→ AIM OF THE TASK
In the records below, find each line holding the word "until" and copy it.

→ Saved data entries
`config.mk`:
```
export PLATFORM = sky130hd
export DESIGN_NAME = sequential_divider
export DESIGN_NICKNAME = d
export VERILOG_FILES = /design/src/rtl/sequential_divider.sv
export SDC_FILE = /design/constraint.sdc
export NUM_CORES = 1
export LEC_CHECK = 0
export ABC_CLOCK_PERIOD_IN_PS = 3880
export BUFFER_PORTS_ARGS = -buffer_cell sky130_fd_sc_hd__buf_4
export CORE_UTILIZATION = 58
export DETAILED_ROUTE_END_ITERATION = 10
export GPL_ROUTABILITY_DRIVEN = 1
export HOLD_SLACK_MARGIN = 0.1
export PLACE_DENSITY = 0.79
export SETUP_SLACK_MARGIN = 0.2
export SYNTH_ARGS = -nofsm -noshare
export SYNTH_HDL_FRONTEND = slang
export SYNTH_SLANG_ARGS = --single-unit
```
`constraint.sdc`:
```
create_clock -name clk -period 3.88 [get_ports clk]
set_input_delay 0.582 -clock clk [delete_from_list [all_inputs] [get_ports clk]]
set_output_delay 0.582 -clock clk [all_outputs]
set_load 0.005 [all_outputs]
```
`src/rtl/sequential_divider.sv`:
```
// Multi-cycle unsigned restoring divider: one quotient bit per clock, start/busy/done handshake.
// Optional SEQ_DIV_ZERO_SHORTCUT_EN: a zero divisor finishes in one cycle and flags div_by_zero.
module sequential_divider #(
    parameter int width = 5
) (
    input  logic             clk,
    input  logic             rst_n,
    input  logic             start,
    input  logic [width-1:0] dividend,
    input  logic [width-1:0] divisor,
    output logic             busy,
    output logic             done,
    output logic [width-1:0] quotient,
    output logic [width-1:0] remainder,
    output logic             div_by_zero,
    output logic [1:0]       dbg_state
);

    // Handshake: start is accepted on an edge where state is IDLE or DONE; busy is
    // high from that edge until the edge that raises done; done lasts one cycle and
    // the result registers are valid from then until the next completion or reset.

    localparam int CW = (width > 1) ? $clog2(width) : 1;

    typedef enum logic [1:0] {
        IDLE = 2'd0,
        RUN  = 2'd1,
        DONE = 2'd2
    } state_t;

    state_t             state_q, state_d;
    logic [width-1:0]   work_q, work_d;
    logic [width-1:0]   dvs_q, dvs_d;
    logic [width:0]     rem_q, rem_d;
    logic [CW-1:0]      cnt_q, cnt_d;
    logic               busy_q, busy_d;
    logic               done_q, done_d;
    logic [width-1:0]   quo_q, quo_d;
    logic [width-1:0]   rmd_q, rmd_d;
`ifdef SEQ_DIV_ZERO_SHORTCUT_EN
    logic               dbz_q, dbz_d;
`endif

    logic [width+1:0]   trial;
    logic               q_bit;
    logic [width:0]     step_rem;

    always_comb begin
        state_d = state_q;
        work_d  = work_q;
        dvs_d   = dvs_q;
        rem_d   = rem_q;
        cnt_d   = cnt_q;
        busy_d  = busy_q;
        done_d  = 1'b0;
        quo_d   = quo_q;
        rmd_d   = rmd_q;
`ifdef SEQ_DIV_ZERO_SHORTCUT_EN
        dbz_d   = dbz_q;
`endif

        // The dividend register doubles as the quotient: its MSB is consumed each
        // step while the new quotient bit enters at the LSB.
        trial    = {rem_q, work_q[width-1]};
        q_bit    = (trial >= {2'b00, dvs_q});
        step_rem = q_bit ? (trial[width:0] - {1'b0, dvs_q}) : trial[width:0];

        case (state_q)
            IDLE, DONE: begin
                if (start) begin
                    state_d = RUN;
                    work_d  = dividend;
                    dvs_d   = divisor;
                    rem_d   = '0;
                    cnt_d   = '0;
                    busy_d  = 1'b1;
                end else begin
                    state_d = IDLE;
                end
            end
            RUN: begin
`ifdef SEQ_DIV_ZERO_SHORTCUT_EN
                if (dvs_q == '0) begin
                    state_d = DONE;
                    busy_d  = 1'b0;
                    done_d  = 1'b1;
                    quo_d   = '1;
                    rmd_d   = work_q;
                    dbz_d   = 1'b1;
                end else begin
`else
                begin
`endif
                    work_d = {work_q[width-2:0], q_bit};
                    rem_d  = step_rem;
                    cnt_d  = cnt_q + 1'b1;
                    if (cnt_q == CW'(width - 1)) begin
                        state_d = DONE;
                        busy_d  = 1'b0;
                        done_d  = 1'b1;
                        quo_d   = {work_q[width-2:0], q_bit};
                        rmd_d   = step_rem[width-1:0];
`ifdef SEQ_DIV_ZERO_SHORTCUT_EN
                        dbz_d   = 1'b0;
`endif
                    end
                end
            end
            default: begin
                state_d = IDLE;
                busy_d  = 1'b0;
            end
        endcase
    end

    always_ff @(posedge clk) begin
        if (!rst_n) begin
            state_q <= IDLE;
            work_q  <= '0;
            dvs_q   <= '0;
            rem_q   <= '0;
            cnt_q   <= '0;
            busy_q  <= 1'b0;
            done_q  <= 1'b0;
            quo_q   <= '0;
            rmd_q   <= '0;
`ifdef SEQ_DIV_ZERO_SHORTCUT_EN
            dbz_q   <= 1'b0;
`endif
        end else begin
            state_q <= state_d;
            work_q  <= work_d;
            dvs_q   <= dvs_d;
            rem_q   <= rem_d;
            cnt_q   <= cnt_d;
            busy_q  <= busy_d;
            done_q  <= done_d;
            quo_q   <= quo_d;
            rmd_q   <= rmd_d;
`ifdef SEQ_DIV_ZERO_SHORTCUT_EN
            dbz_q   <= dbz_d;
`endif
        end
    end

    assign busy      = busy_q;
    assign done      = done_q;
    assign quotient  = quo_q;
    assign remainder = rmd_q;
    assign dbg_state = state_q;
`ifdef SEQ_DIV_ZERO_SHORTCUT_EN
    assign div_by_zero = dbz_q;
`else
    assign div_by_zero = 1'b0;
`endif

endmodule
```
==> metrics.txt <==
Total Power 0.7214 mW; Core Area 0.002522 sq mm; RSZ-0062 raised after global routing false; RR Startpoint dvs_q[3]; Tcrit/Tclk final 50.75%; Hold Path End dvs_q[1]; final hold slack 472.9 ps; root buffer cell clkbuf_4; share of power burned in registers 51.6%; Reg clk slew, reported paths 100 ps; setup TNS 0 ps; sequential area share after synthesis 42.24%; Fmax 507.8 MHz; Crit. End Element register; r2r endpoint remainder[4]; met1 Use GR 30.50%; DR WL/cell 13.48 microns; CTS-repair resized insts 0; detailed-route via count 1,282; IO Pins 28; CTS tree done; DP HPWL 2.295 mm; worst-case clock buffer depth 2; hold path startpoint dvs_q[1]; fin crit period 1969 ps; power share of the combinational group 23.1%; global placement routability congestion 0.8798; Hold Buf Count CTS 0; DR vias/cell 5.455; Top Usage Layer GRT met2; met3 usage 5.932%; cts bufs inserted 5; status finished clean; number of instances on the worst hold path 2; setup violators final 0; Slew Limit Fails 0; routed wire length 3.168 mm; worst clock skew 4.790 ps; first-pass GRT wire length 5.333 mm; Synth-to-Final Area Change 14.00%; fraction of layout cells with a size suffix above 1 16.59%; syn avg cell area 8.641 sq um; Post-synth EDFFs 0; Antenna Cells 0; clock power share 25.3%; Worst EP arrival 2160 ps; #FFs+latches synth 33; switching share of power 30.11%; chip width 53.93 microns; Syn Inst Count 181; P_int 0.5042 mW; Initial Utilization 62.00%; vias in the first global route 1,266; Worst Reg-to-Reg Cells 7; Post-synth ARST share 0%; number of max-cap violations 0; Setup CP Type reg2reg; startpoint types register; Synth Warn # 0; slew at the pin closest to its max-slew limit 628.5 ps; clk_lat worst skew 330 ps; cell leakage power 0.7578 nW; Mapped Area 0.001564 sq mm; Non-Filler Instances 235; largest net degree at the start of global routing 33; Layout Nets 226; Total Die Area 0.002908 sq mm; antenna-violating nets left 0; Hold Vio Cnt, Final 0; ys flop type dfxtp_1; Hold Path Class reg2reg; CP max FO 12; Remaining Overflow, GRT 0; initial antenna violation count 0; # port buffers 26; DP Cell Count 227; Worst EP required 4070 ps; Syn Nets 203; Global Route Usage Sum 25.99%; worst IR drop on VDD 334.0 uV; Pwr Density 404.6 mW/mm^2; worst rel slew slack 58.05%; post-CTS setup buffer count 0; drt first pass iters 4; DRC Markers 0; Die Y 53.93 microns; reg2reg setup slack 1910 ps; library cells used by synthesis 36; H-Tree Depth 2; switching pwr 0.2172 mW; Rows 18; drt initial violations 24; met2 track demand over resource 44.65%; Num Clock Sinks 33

→ RESPONSE TO THE TASK
    // high from that edge until the edge that raises done; done lasts one cycle and
    // the result registers are valid from then until the next completion or reset.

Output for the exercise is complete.